SyngResult/PilotResult include original_data.
transfer() is single-run only and returns a SyngResult; pilot controls (pilot_size, n_draws) and source_size are removed.
evaluation() uses real_groups/generated_groups; load_data() and load_dataset() are removed.

# v3.0
data = resolve_data("SKCMPositive_4")

# v3.1
data, groups = resolve_data("SKCMPositive_4")

v3.1 Quick Migration Checklist 

Unpack loader returns: data, groups = resolve_data(...).
Pass labels via groups= (or transfer equivalents), not DataFrame columns.
Remove groups / samples columns from user input DataFrames.
Replace group_names= with real_groups= / generated_groups=.
Replace load_data() / load_dataset() with resolve_data().

Changes in v3.2 

SyNG-BTS v3.2 is an internal refactor with no breaking changes to public API outputs or result schemas.

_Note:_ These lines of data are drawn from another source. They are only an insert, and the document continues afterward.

## config.mk

```make
export PLATFORM = sky130hd
export DESIGN_NAME = i2c_master_transaction_sequencer_top
export DESIGN_NICKNAME = d
export VERILOG_FILES = /design/src/i2cseq_pkg.sv /design/src/i2cseq_ram.sv /design/src/i2cseq_core.sv /design/src/i2cseq_skid.sv /design/src/i2c_master_transaction_sequencer_top.sv
export VERILOG_INCLUDE_DIRS = /design/src /design/src/src
export SDC_FILE = /design/constraint.sdc
export NUM_CORES = 2
export LEC_CHECK = 0
export BUFFER_PORTS_ARGS = -buffer_cell sky130_fd_sc_hd__buf_2
export CAP_MARGIN = 20
export CORE_MARGIN = 10
export CORE_UTILIZATION = 40
export CTS_BUF_LIST = sky130_fd_sc_hd__clkbuf_16
export DETAILED_ROUTE_END_ITERATION = 8
export HOLD_SLACK_MARGIN = 0.12
export PLACE_DENSITY_LB_ADDON = 0.08
export RECOVER_POWER = 25
export SETUP_SLACK_MARGIN = 0.15
export SYNTH_ARGS = -nofsm -noshare
export SYNTH_HDL_FRONTEND = slang
export SYNTH_SLANG_ARGS = --single-unit
export TNS_END_PERCENT = 50
```

## constraint.sdc

```tcl
create_clock -name aclk -period 5.1 [get_ports aclk]
set_input_delay 0.765 -clock aclk [delete_from_list [all_inputs] [get_ports aclk]]
set_output_delay 0.765 -clock aclk [all_outputs]
set_load 0.02 [all_outputs]
```
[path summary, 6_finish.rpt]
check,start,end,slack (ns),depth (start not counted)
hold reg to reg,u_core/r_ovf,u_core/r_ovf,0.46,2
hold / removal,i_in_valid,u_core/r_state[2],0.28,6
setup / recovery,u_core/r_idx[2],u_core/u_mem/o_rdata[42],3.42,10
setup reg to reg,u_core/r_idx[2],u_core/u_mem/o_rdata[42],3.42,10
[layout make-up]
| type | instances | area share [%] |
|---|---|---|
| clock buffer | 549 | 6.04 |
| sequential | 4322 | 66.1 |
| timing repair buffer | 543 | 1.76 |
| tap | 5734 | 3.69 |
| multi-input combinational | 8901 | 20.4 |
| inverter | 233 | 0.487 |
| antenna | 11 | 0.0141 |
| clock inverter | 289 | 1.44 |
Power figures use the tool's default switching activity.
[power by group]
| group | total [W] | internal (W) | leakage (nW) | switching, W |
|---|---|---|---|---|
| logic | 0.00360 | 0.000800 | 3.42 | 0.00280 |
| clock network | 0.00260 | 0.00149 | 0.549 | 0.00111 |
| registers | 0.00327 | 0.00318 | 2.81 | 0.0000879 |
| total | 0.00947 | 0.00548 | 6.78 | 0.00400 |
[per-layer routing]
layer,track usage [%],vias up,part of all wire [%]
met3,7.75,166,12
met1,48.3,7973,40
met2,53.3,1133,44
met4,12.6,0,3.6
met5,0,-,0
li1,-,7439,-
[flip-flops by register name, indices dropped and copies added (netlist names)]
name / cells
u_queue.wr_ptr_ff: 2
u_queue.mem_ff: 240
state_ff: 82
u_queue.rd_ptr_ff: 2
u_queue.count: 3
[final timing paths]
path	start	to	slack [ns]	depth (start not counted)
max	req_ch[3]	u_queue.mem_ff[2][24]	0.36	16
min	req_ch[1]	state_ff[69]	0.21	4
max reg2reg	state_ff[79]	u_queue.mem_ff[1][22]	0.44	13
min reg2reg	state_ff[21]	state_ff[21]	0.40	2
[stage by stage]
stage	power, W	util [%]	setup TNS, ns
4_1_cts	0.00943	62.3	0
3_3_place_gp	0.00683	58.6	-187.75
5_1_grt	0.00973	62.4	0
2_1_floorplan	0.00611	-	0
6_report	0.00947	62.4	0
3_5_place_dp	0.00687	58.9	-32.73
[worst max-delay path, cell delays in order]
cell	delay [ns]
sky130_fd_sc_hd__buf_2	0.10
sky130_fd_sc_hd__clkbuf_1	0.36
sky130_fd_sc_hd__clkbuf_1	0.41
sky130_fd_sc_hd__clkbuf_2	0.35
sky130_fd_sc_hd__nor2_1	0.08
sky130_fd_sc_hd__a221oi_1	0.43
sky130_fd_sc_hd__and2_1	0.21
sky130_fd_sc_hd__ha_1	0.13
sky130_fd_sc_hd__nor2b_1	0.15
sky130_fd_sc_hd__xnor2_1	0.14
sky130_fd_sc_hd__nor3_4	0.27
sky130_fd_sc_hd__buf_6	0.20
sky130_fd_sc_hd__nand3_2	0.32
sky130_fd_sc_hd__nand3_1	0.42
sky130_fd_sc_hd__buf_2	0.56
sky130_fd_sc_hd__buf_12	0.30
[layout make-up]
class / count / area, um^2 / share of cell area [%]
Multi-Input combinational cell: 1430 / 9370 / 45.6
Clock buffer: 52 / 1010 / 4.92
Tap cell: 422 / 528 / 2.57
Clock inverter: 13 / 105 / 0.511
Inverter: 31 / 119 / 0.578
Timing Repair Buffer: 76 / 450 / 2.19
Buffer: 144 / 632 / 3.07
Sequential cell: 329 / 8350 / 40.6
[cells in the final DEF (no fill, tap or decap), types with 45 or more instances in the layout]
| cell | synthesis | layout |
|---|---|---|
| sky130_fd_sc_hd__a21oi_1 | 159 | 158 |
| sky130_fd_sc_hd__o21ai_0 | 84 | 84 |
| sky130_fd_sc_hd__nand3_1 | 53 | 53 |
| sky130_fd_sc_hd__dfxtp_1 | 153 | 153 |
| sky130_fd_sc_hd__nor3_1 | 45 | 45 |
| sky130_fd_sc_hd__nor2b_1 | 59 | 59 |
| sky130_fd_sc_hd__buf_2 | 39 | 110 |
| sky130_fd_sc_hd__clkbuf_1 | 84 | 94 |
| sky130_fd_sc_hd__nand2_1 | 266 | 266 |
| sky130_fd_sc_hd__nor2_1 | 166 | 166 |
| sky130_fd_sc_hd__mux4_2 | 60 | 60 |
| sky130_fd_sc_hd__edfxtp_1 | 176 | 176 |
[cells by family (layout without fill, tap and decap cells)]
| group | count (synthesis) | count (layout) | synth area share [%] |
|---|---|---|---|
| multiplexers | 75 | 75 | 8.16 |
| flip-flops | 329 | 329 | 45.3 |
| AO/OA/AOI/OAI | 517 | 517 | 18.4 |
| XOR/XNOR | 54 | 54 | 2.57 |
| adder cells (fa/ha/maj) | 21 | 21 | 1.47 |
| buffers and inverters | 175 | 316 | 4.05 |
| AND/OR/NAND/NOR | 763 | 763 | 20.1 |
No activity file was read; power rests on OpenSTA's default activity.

transfer() is now single-run only: the parameters pilot_size, n_draws, and source_size are removed from its signature. Use pilot_study() for multi-draw sweeps.
Training orchestration is centralized in an internal orchestrate_training() helper that consolidates early-stop resolution, data augmentation, batch-size computation, and model dispatch — no change in training behavior.
_train_model(), _run_generate(), and _run_pilot() private helpers are removed; all code paths now use the unified orchestrator.

v3.2 Migration Checklist 

Remove pilot_size, n_draws, and source_size arguments from any transfer() calls; these parameters no longer exist.
No other public API changes — all other call sites are unaffected.